= Tanzania Craton =

Old and stable part of the continental lithosphere in central Tanzania

Approximate location of Mesoproterozoic (older than 1.3 Ga) cratons in South America and Africa.

The Tanzania Craton is an old and stable part of the continental lithosphere in central Tanzania.
Some of the rocks are over 3 billion years old.

==Setting==

The Tanzania Craton forms the highest part of the East African Plateau.
The craton is surrounded by Proterozoic mobile belts of various ages and grades of metamorphism.
These include the Ubendian, Usagaran, Karagwe-Ankolean and Bukoban systems. The Mozambique Belt lies to the east.
The craton divides the east and west branches of the East African Rift.
The southern end of the Gregory Rift Valley terminates against the craton.

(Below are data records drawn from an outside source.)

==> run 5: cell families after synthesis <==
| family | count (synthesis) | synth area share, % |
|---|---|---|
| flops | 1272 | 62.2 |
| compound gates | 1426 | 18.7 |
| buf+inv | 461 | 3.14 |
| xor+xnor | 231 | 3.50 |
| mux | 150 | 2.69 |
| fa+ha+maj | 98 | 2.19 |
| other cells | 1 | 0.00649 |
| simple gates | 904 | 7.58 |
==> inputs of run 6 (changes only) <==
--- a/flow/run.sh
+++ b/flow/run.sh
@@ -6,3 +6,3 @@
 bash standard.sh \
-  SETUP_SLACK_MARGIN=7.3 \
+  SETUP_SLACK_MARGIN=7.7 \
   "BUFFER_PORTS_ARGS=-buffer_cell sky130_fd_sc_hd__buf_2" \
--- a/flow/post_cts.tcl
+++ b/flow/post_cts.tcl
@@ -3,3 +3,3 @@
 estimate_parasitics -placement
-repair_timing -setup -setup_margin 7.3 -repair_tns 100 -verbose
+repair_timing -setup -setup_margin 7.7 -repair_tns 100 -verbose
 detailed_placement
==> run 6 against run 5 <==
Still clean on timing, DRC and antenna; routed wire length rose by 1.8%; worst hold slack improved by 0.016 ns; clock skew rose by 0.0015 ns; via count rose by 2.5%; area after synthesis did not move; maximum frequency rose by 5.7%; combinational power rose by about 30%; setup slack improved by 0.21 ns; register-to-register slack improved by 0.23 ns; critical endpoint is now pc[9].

The volcanic area of this rift covers the surface interface between the Mozambique orogenic fold belt and the Tanzania Craton. A superplume exists beneath the craton. An indirect effect of rift and plume associated volcanism in the Tanzania Craton is the high levels of soil nutrients in Serengeti provided by volcanic ash from Ol Doinyo Lengai.

==Composition==

The craton is a composite of several different terranes of Archaean metasediments. The Dodoman is the oldest, and others include the Nyanzian and Kavirondian. Some of the greenstone belts are more than 3 billion years old. They were intruded by granites and migmatized in different events that date back to 2.9, 2.7, 2.4 and 1.85 billion years ago.
The craton mainly consists of Archaean granitic complexes, but also includes rocks from the Dodoma System in the central area, and belts of greenstone to the south and east of Lake Victoria.
Gneisses, schists, quartzites, migmatites, amphibolites and granulite are also found.
There was widespread intrusion of kimberlites in the Cretaceous Period, mostly in the part of the craton that lies south of Lake Victoria.
This includes the Mwadui kimberlite pipe in the center of Tanzania.